[Data for processing Boundary: Start]

$ cat config.mk
export PLATFORM = sky130hd
export DESIGN_NAME = imm_decode_stage
export DESIGN_NICKNAME = d
export VERILOG_FILES = /design/src/rtl/imm_gen_pkg.sv /design/src/rtl/imm_skid_buf.sv /design/src/rtl/imm_decode_stage.sv
export SDC_FILE = /design/constraint.sdc
export NUM_CORES = 1
export LEC_CHECK = 0
export ABC_CLOCK_PERIOD_IN_PS = 3500
export CAP_MARGIN = 5
export CELL_PAD_IN_SITES_DETAIL_PLACEMENT = 1
export CELL_PAD_IN_SITES_GLOBAL_PLACEMENT = 1
export CORE_ASPECT_RATIO = 1.75
export CORE_MARGIN = 2
export CORE_UTILIZATION = 43
export CTS_CLUSTER_SIZE = 24
export DETAILED_ROUTE_END_ITERATION = 8
export PLACE_DENSITY = 0.95
export SETUP_SLACK_MARGIN = 0.15
export SYNTH_ARGS = -nofsm -noshare
export SYNTH_HDL_FRONTEND = slang
export SYNTH_SLANG_ARGS = --single-unit
$ cat constraint.sdc
create_clock -name CLK -period 3.5 [get_ports CLK]
set_input_delay 0.7 -clock CLK [delete_from_list [all_inputs] [get_ports CLK]]
set_output_delay 0.7 -clock CLK [all_outputs]
set_load 0.1 [all_outputs]
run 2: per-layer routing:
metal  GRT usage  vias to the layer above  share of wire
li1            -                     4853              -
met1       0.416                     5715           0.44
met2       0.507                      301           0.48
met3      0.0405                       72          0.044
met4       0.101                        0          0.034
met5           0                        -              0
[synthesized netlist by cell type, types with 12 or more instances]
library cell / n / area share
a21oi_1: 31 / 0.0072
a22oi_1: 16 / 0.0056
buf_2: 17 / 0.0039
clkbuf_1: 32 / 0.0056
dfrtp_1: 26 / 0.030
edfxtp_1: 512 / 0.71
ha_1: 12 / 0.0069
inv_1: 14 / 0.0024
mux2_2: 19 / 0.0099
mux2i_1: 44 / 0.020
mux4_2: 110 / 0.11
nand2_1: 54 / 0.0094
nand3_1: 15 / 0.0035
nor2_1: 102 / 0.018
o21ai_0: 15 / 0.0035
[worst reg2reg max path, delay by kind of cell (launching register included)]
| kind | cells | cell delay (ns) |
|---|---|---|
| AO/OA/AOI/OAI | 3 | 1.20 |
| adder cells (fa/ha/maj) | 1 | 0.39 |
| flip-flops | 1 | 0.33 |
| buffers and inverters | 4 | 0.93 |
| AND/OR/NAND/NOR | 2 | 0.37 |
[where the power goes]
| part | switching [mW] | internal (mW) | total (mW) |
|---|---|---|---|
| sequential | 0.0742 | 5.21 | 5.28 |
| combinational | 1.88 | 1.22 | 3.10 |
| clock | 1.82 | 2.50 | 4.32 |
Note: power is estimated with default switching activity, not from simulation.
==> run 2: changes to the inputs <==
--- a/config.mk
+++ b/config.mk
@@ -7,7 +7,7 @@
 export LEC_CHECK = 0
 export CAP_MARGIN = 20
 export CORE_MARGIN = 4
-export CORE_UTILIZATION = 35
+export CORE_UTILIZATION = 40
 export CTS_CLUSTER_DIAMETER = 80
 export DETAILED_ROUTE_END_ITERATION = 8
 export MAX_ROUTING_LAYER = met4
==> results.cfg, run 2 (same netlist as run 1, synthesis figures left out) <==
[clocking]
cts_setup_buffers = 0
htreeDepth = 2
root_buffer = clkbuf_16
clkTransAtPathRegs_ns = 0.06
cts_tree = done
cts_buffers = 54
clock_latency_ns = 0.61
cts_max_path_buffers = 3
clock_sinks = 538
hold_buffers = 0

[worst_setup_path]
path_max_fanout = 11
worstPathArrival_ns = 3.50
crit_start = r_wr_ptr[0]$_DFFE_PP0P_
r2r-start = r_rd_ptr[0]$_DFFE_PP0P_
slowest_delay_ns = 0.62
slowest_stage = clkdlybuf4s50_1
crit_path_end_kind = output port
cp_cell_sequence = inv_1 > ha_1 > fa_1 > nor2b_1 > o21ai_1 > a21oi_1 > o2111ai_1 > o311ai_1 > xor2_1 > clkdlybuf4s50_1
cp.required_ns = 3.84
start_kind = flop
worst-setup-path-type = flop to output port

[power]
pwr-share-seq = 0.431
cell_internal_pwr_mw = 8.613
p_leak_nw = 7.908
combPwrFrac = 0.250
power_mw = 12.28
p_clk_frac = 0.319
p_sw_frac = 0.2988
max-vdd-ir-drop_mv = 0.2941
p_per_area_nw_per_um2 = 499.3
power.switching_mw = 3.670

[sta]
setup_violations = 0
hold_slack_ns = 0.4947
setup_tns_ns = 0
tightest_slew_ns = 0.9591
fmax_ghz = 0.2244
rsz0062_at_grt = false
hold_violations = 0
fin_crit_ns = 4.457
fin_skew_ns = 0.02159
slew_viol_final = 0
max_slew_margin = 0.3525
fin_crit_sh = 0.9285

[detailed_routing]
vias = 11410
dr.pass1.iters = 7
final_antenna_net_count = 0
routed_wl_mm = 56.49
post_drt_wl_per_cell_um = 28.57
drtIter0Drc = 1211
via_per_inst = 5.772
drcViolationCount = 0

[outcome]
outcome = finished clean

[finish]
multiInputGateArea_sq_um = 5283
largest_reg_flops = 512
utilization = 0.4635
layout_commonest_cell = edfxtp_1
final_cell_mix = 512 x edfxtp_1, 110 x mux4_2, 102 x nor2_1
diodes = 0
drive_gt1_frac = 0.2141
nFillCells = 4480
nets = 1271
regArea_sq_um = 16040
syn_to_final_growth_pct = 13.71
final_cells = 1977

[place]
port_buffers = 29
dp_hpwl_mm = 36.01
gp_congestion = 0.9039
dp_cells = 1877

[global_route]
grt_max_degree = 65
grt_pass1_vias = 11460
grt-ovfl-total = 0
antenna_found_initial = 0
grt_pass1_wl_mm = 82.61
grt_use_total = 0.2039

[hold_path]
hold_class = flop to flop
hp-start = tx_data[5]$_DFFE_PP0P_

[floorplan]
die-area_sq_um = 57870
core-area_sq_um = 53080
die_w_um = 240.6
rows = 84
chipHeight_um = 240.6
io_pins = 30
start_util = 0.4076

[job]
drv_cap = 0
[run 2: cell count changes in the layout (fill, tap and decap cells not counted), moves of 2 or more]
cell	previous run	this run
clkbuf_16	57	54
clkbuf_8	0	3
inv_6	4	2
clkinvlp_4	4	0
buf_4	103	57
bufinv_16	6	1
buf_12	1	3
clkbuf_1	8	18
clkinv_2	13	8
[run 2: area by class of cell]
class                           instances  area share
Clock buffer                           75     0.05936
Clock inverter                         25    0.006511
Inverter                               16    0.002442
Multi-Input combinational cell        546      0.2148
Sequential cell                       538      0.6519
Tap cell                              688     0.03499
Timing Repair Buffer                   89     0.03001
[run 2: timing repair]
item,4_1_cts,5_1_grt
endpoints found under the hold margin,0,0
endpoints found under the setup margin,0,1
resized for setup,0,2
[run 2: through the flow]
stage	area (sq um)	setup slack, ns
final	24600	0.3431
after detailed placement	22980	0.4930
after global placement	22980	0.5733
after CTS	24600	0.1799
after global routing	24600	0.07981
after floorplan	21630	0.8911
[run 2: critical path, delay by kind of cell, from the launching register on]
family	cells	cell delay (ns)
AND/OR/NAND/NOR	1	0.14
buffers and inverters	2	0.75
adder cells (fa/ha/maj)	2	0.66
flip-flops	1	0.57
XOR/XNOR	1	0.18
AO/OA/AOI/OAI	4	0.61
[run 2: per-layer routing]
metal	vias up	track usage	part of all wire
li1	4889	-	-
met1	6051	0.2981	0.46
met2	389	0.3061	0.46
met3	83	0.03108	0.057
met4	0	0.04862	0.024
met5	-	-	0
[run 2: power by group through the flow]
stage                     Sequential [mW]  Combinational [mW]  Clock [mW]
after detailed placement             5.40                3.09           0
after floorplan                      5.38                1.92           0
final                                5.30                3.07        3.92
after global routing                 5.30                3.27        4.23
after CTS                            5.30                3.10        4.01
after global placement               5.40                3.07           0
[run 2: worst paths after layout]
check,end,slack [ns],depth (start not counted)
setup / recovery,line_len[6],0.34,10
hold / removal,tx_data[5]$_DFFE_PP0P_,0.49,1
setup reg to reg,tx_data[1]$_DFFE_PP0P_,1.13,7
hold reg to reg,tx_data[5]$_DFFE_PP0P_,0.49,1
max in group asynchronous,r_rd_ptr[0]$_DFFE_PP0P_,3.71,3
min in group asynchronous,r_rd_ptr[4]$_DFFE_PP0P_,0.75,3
**config.mk**
```make
export PLATFORM = sky130hd
export DESIGN_NAME = alu_rr_sequencer_flat
export DESIGN_NICKNAME = d
export VERILOG_FILES = /design/src/rtl/alu_rr_sequencer_if.sv /design/src/rtl/alu_rr_sequencer.sv /design/src/flat_wrapper.sv
export SDC_FILE = /design/constraint.sdc
export NUM_CORES = 1
export LEC_CHECK = 0
export CORE_ASPECT_RATIO = 1.75
export CORE_MARGIN = 2
export CORE_UTILIZATION = 39
export DETAILED_ROUTE_END_ITERATION = 8
export PLACE_DENSITY_LB_ADDON = 0.25
export SLEW_MARGIN = 20
export SYNTH_ARGS = -nofsm -noshare
export SYNTH_HDL_FRONTEND = slang
export SYNTH_SLANG_ARGS = --single-unit
```
**constraint.sdc**
```tcl
create_clock -name clk -period 2.2 [get_ports clk]
set_input_delay 0.33 -clock clk [delete_from_list [all_inputs] [get_ports clk]]
set_output_delay 0.33 -clock clk [all_outputs]
set_load 0.005 [all_outputs]
```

[Data for processing Boundary: End]

When you reach the line with "hold_slack_ns = 0.4947" in the records above, start writing out lines exactly, and stop once the line with "grt-ovfl-total = 0" has been written; include nothing else.

hold_slack_ns = 0.4947
setup_tns_ns = 0
tightest_slew_ns = 0.9591
fmax_ghz = 0.2244
rsz0062_at_grt = false
hold_violations = 0
fin_crit_ns = 4.457
fin_skew_ns = 0.02159
slew_viol_final = 0
max_slew_margin = 0.3525
fin_crit_sh = 0.9285

[detailed_routing]
vias = 11410
dr.pass1.iters = 7
final_antenna_net_count = 0
routed_wl_mm = 56.49
post_drt_wl_per_cell_um = 28.57
drtIter0Drc = 1211
via_per_inst = 5.772
drcViolationCount = 0

[outcome]
outcome = finished clean

[finish]
multiInputGateArea_sq_um = 5283
largest_reg_flops = 512
utilization = 0.4635
layout_commonest_cell = edfxtp_1
final_cell_mix = 512 x edfxtp_1, 110 x mux4_2, 102 x nor2_1
diodes = 0
drive_gt1_frac = 0.2141
nFillCells = 4480
nets = 1271
regArea_sq_um = 16040
syn_to_final_growth_pct = 13.71
final_cells = 1977

[place]
port_buffers = 29
dp_hpwl_mm = 36.01
gp_congestion = 0.9039
dp_cells = 1877

[global_route]
grt_max_degree = 65
grt_pass1_vias = 11460
grt-ovfl-total = 0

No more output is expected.